Stored data entries:
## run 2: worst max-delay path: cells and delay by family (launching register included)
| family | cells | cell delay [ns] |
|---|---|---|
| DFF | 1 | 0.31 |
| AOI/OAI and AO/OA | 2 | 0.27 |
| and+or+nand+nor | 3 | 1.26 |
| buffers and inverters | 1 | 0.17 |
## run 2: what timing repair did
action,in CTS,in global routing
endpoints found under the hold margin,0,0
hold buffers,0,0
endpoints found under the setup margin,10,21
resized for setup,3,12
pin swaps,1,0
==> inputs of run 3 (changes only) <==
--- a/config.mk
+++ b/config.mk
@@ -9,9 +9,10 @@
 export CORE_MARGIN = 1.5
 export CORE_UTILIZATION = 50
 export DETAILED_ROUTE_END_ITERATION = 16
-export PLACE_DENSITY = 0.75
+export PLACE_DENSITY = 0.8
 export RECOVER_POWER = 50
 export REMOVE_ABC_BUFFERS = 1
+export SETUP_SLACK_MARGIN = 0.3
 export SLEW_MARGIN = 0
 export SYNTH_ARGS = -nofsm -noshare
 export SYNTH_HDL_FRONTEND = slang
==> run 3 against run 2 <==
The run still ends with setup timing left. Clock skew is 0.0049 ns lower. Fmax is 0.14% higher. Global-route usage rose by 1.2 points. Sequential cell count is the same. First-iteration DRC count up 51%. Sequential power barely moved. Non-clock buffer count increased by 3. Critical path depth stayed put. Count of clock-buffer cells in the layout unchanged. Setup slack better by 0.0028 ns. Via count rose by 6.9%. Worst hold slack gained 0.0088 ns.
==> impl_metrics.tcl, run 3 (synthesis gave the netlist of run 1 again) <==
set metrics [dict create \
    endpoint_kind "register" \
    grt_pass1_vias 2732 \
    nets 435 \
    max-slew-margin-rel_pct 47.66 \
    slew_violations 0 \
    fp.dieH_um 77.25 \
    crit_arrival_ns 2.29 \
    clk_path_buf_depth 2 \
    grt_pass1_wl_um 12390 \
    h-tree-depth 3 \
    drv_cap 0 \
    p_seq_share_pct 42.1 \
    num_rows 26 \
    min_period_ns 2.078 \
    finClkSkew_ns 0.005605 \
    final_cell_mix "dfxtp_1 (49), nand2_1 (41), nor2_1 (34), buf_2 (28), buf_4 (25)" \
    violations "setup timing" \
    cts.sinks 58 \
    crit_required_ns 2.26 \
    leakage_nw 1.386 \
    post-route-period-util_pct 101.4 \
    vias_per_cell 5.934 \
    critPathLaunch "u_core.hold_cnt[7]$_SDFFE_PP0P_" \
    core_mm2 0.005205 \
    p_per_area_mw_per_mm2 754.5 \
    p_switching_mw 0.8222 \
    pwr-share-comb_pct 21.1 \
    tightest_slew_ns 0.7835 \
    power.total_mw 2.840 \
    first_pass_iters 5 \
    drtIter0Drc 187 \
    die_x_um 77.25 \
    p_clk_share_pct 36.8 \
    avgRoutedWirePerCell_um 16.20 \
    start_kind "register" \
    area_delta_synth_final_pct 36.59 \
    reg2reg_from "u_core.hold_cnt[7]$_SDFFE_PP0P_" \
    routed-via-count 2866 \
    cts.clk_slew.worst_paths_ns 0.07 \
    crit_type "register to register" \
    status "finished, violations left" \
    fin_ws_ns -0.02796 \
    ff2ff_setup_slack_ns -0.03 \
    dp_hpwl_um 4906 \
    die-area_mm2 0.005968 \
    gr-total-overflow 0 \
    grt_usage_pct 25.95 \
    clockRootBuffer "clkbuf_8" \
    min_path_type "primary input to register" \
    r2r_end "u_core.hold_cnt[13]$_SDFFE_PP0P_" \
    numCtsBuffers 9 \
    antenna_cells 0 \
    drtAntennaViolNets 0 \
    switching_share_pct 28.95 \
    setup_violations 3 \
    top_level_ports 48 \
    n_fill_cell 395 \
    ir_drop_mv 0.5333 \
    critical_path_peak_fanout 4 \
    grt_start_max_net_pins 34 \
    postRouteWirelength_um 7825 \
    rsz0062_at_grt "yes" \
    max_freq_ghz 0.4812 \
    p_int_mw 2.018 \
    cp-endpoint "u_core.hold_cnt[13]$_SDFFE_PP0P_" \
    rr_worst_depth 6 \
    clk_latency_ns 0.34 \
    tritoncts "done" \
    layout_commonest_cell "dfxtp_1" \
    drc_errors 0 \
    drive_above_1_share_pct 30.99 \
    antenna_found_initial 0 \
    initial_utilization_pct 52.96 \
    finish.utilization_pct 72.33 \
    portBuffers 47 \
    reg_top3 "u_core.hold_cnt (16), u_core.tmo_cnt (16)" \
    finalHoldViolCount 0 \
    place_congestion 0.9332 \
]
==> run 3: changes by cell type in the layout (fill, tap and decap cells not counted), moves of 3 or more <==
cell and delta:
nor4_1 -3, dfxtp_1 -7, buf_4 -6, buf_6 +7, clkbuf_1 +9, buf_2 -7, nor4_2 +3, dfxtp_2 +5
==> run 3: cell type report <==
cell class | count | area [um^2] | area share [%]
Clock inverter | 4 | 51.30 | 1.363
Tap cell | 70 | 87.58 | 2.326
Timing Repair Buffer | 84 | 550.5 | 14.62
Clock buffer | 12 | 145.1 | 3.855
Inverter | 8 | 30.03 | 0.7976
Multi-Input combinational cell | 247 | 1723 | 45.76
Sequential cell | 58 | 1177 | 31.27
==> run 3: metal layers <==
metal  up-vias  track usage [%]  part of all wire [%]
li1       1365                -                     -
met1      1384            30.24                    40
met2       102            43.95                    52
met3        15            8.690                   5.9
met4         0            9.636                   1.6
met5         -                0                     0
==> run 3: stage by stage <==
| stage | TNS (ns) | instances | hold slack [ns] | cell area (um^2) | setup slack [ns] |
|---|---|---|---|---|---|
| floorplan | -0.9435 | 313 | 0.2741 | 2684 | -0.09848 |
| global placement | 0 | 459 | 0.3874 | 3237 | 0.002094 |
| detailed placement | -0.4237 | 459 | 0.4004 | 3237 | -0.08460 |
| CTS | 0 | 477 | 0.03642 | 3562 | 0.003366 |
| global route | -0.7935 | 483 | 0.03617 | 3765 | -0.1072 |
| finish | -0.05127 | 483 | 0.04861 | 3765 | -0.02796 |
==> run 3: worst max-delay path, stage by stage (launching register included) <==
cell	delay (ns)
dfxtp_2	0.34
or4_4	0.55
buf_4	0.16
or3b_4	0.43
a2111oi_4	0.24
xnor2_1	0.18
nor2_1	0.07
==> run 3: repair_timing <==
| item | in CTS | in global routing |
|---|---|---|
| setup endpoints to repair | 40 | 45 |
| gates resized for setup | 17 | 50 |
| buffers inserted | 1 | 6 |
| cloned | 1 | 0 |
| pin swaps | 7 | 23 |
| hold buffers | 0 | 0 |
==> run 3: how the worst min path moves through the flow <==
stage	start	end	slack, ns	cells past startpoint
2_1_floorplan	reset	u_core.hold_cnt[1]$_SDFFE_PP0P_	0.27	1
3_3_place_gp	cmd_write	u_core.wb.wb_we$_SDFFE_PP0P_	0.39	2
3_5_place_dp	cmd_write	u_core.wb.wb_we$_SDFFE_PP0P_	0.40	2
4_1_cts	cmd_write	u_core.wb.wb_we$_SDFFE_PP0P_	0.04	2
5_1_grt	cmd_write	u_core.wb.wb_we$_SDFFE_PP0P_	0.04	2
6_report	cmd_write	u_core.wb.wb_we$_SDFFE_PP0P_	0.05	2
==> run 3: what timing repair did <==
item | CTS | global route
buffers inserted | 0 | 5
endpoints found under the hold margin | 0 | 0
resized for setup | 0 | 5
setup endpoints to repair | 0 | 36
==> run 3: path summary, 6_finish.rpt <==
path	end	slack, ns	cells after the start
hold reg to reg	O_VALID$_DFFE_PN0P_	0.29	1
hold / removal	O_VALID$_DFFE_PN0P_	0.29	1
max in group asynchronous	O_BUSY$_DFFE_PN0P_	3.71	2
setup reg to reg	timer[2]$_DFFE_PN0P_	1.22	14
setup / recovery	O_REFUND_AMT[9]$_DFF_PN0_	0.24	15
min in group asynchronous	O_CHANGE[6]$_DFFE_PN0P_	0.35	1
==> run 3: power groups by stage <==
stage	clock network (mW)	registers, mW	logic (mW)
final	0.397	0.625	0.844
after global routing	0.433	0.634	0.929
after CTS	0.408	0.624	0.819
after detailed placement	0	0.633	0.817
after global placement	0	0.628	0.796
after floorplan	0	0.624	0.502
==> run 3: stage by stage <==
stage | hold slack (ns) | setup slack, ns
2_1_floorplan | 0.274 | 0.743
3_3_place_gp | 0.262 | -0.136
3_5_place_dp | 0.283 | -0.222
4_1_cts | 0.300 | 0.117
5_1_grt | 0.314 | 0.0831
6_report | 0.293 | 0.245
--- src/rtl/MD_pkg.sv ---
// Shared types and constants for the MD position network interface.
// Build option NI_POS_SKID_EN selects the two-entry skid slice instead of a single pipeline register.
package MD_pkg;

  localparam int NI_AXIS_TDATA_WIDTH      = 512;
  localparam int NI_STREAMING_TDEST_WIDTH = 16;
  localparam int NI_PKT_CNT_WIDTH         = 32;

  typedef enum logic [1:0] {
    IDLE = 2'd0,
    RUN  = 2'd1,
    DONE = 2'd2
  } ni_state_e;

endpackage

--- src/rtl/axis_reg_slice.sv ---
// AXI-Stream register slice; NI_POS_SKID_EN adds a skid entry so in_rdy is a pure register.
// Latency: 1 cycle. Backpressure: skid build holds one extra beat; default build passes out_rdy through to in_rdy.
// en gates acceptance only; buffered beats always drain.
module axis_reg_slice #(
  parameter int W = 8
) (
  input  logic         clk,
  input  logic         rst,
  input  logic         en,
  input  logic [W-1:0] in_dat,
  input  logic         in_vld,
  output logic         in_rdy,
  output logic [W-1:0] out_dat,
  output logic         out_vld,
  input  logic         out_rdy
);

  logic in_fire;

`ifdef NI_POS_SKID_EN
  logic [W-1:0] skid_dat;
  logic         skid_vld;

  assign in_rdy  = en & ~skid_vld;
  assign in_fire = in_vld & in_rdy;

  always_ff @(posedge clk) begin
    if (rst) begin
      out_vld  <= 1'b0;
      out_dat  <= '0;
      skid_vld <= 1'b0;
      skid_dat <= '0;
    end else if (~out_vld | out_rdy) begin
      // Output slot frees up: the skid entry is older than anything arriving now
      if (skid_vld) begin
        out_dat  <= skid_dat;
        out_vld  <= 1'b1;
        skid_vld <= 1'b0;
      end else begin
        out_vld <= in_fire;
        if (in_fire) out_dat <= in_dat;
      end
    end else if (in_fire) begin
      skid_dat <= in_dat;
      skid_vld <= 1'b1;
    end
  end
`else
  assign in_rdy  = en & (~out_vld | out_rdy);
  assign in_fire = in_vld & in_rdy;

  always_ff @(posedge clk) begin
    if (rst) begin
      out_vld <= 1'b0;
      out_dat <= '0;
    end else if (in_fire) begin
      out_dat <= in_dat;
      out_vld <= 1'b1;
    end else if (out_rdy) begin
      out_vld <= 1'b0;
    end
  end
`endif

endmodule

--- src/rtl/network_interface_pos.sv ---
// Position-stream pass-through with packet-count completion (ap_start/ap_idle/ap_done); option NI_POS_SKID_EN.
// Latency: 1 cycle inbound to outbound. Backpressure: M tready stalls the slice, which drops S tready.
// Inbound accepted only in RUN; the slice keeps draining in every state.
module network_interface_pos
  import MD_pkg::*;
#(
  parameter int AXIS_TDATA_WIDTH      = NI_AXIS_TDATA_WIDTH,
  parameter int STREAMING_TDEST_WIDTH = NI_STREAMING_TDEST_WIDTH
) (
  input  logic                               ap_clk,
  input  logic                               ap_rst,
  input  logic [AXIS_TDATA_WIDTH-1:0]        S_AXIS_n2k_tdata,
  input  logic [AXIS_TDATA_WIDTH/8-1:0]      S_AXIS_n2k_tkeep,
  input  logic                               S_AXIS_n2k_tvalid,
  input  logic                               S_AXIS_n2k_tlast,
  input  logic [STREAMING_TDEST_WIDTH-1:0]   S_AXIS_n2k_tdest,
  output logic                               S_AXIS_n2k_tready,
  output logic [AXIS_TDATA_WIDTH-1:0]        M_AXIS_k2n_tdata,
  output logic [AXIS_TDATA_WIDTH/8-1:0]      M_AXIS_k2n_tkeep,
  output logic                               M_AXIS_k2n_tvalid,
  output logic                               M_AXIS_k2n_tlast,
  output logic [STREAMING_TDEST_WIDTH-1:0]   M_AXIS_k2n_tdest,
  input  logic                               M_AXIS_k2n_tready,
  input  logic [NI_PKT_CNT_WIDTH-1:0]        number_packets,
  input  logic                               reset_fsm_n,
  input  logic                               ap_start,
  output logic                               ap_idle,
  output logic                               ap_done
);

  localparam int KW = AXIS_TDATA_WIDTH / 8;
  localparam int PW = AXIS_TDATA_WIDTH + KW + 1 + STREAMING_TDEST_WIDTH;

  ni_state_e                    state_q, state_d;
  logic [NI_PKT_CNT_WIDTH-1:0]  target_q, pkt_cnt, cnt_next;
  logic                         srst, run, cnt_inc, reached;
  logic [PW-1:0]                in_dat, out_dat;

  assign srst = ap_rst | ~reset_fsm_n;
  assign run  = (state_q == RUN);

  // Saturating count: no increment once the target is reached
  assign cnt_inc  = M_AXIS_k2n_tvalid & M_AXIS_k2n_tready & M_AXIS_k2n_tlast & (pkt_cnt != target_q);
  assign cnt_next = cnt_inc ? pkt_cnt + NI_PKT_CNT_WIDTH'(1) : pkt_cnt;
  // Looking at the post-transfer count lets ap_done follow the last tlast by one cycle
  assign reached  = (cnt_next == target_q);

  always_comb begin
    state_d = state_q;
    case (state_q)
      IDLE:    if (ap_start) state_d = RUN;
      RUN:     if (reached) state_d = DONE;
      DONE:    state_d = IDLE;
      default: state_d = IDLE;
    endcase
  end

  always_ff @(posedge ap_clk) begin
    if (srst) begin
      state_q  <= IDLE;
      target_q <= '0;
      pkt_cnt  <= '0;
    end else begin
      state_q <= state_d;
      if (state_q == IDLE && ap_start) begin
        target_q <= number_packets;
        pkt_cnt  <= '0;
      end else begin
        pkt_cnt <= cnt_next;
      end
    end
  end

  assign ap_idle = (state_q == IDLE);
  assign ap_done = (state_q == DONE);

  assign in_dat = {S_AXIS_n2k_tdata, S_AXIS_n2k_tkeep, S_AXIS_n2k_tlast, S_AXIS_n2k_tdest};
  assign {M_AXIS_k2n_tdata, M_AXIS_k2n_tkeep, M_AXIS_k2n_tlast, M_AXIS_k2n_tdest} = out_dat;

  axis_reg_slice #(
    .W(PW)
  ) u_slice (
    .clk     (ap_clk),
    .rst     (srst),
    .en      (run),
    .in_dat  (in_dat),
    .in_vld  (S_AXIS_n2k_tvalid),
    .in_rdy  (S_AXIS_n2k_tready),
    .out_dat (out_dat),
    .out_vld (M_AXIS_k2n_tvalid),
    .out_rdy (M_AXIS_k2n_tready)
  );

endmodule
## config.mk

```make
export PLATFORM = sky130hd
export DESIGN_NAME = fp16_mult_result_stage
export DESIGN_NICKNAME = d
export VERILOG_FILES = /design/src/rtl/fpu_types_pkg.sv /design/src/rtl/fp16_result_classify.sv /design/src/rtl/fp16_mult_result_stage.sv
export SDC_FILE = /design/constraint.sdc
export NUM_CORES = 1
export LEC_CHECK = 0
export BUFFER_PORTS_ARGS = -buffer_cell sky130_fd_sc_hd__buf_2
export CAP_MARGIN = 25
export CORE_MARGIN = 1
export CORE_UTILIZATION = 53
export CTS_CLUSTER_DIAMETER = 40
export DETAILED_ROUTE_END_ITERATION = 7
export HOLD_SLACK_MARGIN = 0.15
export PLACE_DENSITY = 0.82
export SYNTH_ARGS = -nofsm -noshare
export SYNTH_HDL_FRONTEND = slang
export SYNTH_SLANG_ARGS = --single-unit
export TNS_END_PERCENT = 50
```

## constraint.sdc

```tcl
create_clock -name clk -period 2.59 [get_ports clk]
set_clock_uncertainty 0.2 [all_clocks]
set_input_delay 0.1295 -clock clk [delete_from_list [all_inputs] [get_ports clk]]
set_output_delay 0.1295 -clock clk [all_outputs]
set_load 0.02 [all_outputs]
```

## src/rtl/fpu_types_pkg.sv

```systemverilog
// Shared FP16 result-stage types, constants and the product classification helper.
// Latency: none (declarations and a pure function only).
// Backpressure: not applicable.
package fpu_types_pkg;

    typedef enum logic [1:0] {
        FP16_NORM,
        FP16_SUB,
        FP16_INF,
        FP16_NAN
    } fp16_class_t;

    // Encoding the multiplier emits when the exponent overflows.
    localparam logic [15:0] HALF_MULT_OVF   = 16'hFDFF;
    localparam logic [15:0] HALF_CANON_QNAN = 16'h7E00;

    // Bit positions inside the 4-bit flag vector {OF, NV, INF, SUB}.
    localparam int FLAG_OF  = 3;
    localparam int FLAG_NV  = 2;
    localparam int FLAG_INF = 1;
    localparam int FLAG_SUB = 0;

    // Zero is reported as FP16_NORM: it carries no exception flag.
    function automatic fp16_class_t fp16_class(input logic [15:0] p);
        logic [4:0] e;
        logic [9:0] m;
        e = p[14:10];
        m = p[9:0];
        if (e == 5'h1F) begin
            return (m != 10'd0) ? FP16_NAN : FP16_INF;
        end else if (e == 5'h00 && m != 10'd0) begin
            return FP16_SUB;
        end
        return FP16_NORM;
    endfunction

endpackage

```

## src/rtl/fp16_result_classify.sv

```systemverilog
// Classifies one FP16 multiplier product into a one-hot-or-zero flag vector {OF, NV, INF, SUB}.
// Latency: purely combinational.
// Backpressure: none; output follows the input every cycle.
//
// Ports:
//   product  in   16  product {sign, exp[4:0], mant[9:0]}
//   flags    out  4   {OF, NV, INF, SUB}; at most one bit set
module fp16_result_classify
    import fpu_types_pkg::*;
(
    input  logic [15:0] product,
    output logic [3:0]  flags
);

    fp16_class_t cls;

    always_comb begin
        flags = 4'b0000;
        cls   = fp16_class(product);
        // The overflow encoding is itself a NaN pattern, so it must win before NV.
        if (product == HALF_MULT_OVF) begin
            flags[FLAG_OF] = 1'b1;
        end else begin
            case (cls)
                FP16_NAN: flags[FLAG_NV]  = 1'b1;
                FP16_INF: flags[FLAG_INF] = 1'b1;
                FP16_SUB: flags[FLAG_SUB] = 1'b1;
                default:  flags           = 4'b0000;
            endcase
        end
    end

endmodule

```

## src/rtl/fp16_mult_result_stage.sv

```systemverilog
// Registered FIFO stage behind the FP16 multiplier: stores product+tag+flags, keeps sticky
// fflags and a saturating delivered-result counter.
// Latency: 1 cycle push-to-out_valid. Backpressure: in_ready = not full; no same-cycle bypass.
//
// Optional feature macro: FP16_MULT_CANON_NAN_EN -- when defined, OF/NV entries are stored as
// the canonical qNaN 16'h7E00 (flags unchanged); otherwise products are stored bit-exact.
//
// Ports:
//   clk, rst            clock; synchronous active-high reset
//   in_valid/in_ready   upstream handshake; in_product, in_tag accompany it
//   out_valid/out_ready downstream handshake; out_product, out_tag, out_flags read 0 when empty
//   fflags, fflags_clr  sticky OR of pushed flags; clear input (same-cycle new flags survive)
//   result_cnt          number of pops, saturating at all-ones
module fp16_mult_result_stage
    import fpu_types_pkg::*;
#(
    parameter int DEPTH = 2,
    parameter int TAG_W = 4,
    parameter int CNT_W = 16
) (
    input  logic             clk,
    input  logic             rst,
    input  logic             in_valid,
    output logic             in_ready,
    input  logic [15:0]      in_product,
    input  logic [TAG_W-1:0] in_tag,
    output logic             out_valid,
    input  logic             out_ready,
    output logic [15:0]      out_product,
    output logic [TAG_W-1:0] out_tag,
    output logic [3:0]       out_flags,
    output logic [3:0]       fflags,
    input  logic             fflags_clr,
    output logic [CNT_W-1:0] result_cnt
);

    localparam int PTR_W  = $clog2(DEPTH);
    localparam int FILL_W = $clog2(DEPTH + 1);
    localparam logic [FILL_W-1:0] FULL_LVL = FILL_W'(DEPTH);

    logic [15:0]      prod_mem [DEPTH];
    logic [TAG_W-1:0] tag_mem  [DEPTH];
    logic [3:0]       flag_mem [DEPTH];

    logic [PTR_W-1:0]  wr_ptr;
    logic [PTR_W-1:0]  rd_ptr;
    logic [FILL_W-1:0] count;

    logic        push;
    logic        pop;
    logic [3:0]  new_flags;
    logic        canon_sel;
    logic [15:0] store_product;

    assign in_ready  = (count != FULL_LVL);
    assign out_valid = (count != '0);
    assign push      = in_valid & in_ready;
    assign pop       = out_valid & out_ready;

    fp16_result_classify u_classify (
        .product (in_product),
        .flags   (new_flags)
    );

`ifdef FP16_MULT_CANON_NAN_EN
    assign canon_sel = new_flags[FLAG_OF] | new_flags[FLAG_NV];
`else
    assign canon_sel = 1'b0;
`endif

    assign store_product = canon_sel ? HALF_CANON_QNAN : in_product;

    // Storage carries no reset; stale contents are masked by out_valid below.
    always_ff @(posedge clk) begin
        if (push) begin
            prod_mem[wr_ptr] <= store_product;
            tag_mem[wr_ptr]  <= in_tag;
            flag_mem[wr_ptr] <= new_flags;
        end
    end

    always_ff @(posedge clk) begin
        if (rst) begin
            wr_ptr     <= '0;
            rd_ptr     <= '0;
            count      <= '0;
            fflags     <= '0;
            result_cnt <= '0;
        end else begin
            if (push) begin
                wr_ptr <= wr_ptr + PTR_W'(1);
            end
            if (pop) begin
                rd_ptr <= rd_ptr + PTR_W'(1);
            end
            case ({push, pop})
                2'b10:   count <= count + FILL_W'(1);
                2'b01:   count <= count - FILL_W'(1);
                default: count <= count;
            endcase
            // Clear first, then OR in this cycle's flags so a coincident exception is kept.
            fflags <= (fflags_clr ? 4'b0000 : fflags) | (push ? new_flags : 4'b0000);
            if (pop && (result_cnt != '1)) begin
                result_cnt <= result_cnt + CNT_W'(1);
            end
        end
    end

    assign out_product = out_valid ? prod_mem[rd_ptr] : 16'h0000;
    assign out_tag     = out_valid ? tag_mem[rd_ptr]  : '0;
    assign out_flags   = out_valid ? flag_mem[rd_ptr] : 4'b0000;

endmodule

```

==> results of run 1 <==
## power by group through the flow
stage          registers (W)  clock network (W)  logic (W)
6_report             0.00151            0.00121    0.00125
3_3_place_gp         0.00151                  0    0.00118
3_5_place_dp         0.00153                  0    0.00121
4_1_cts              0.00151            0.00122    0.00125
2_1_floorplan        0.00151                  0   0.000838
5_1_grt              0.00152            0.00127    0.00134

Work to complete —
Above are the entries. Output exactly the lines beginning with the line that has "die_x_um 77.25 \" and ending with the line that has "numCtsBuffers 9 \".

Solution to the exercise —
    die_x_um 77.25 \
    p_clk_share_pct 36.8 \
    avgRoutedWirePerCell_um 16.20 \
    start_kind "register" \
    area_delta_synth_final_pct 36.59 \
    reg2reg_from "u_core.hold_cnt[7]$_SDFFE_PP0P_" \
    routed-via-count 2866 \
    cts.clk_slew.worst_paths_ns 0.07 \
    crit_type "register to register" \
    status "finished, violations left" \
    fin_ws_ns -0.02796 \
    ff2ff_setup_slack_ns -0.03 \
    dp_hpwl_um 4906 \
    die-area_mm2 0.005968 \
    gr-total-overflow 0 \
    grt_usage_pct 25.95 \
    clockRootBuffer "clkbuf_8" \
    min_path_type "primary input to register" \
    r2r_end "u_core.hold_cnt[13]$_SDFFE_PP0P_" \
    numCtsBuffers 9 \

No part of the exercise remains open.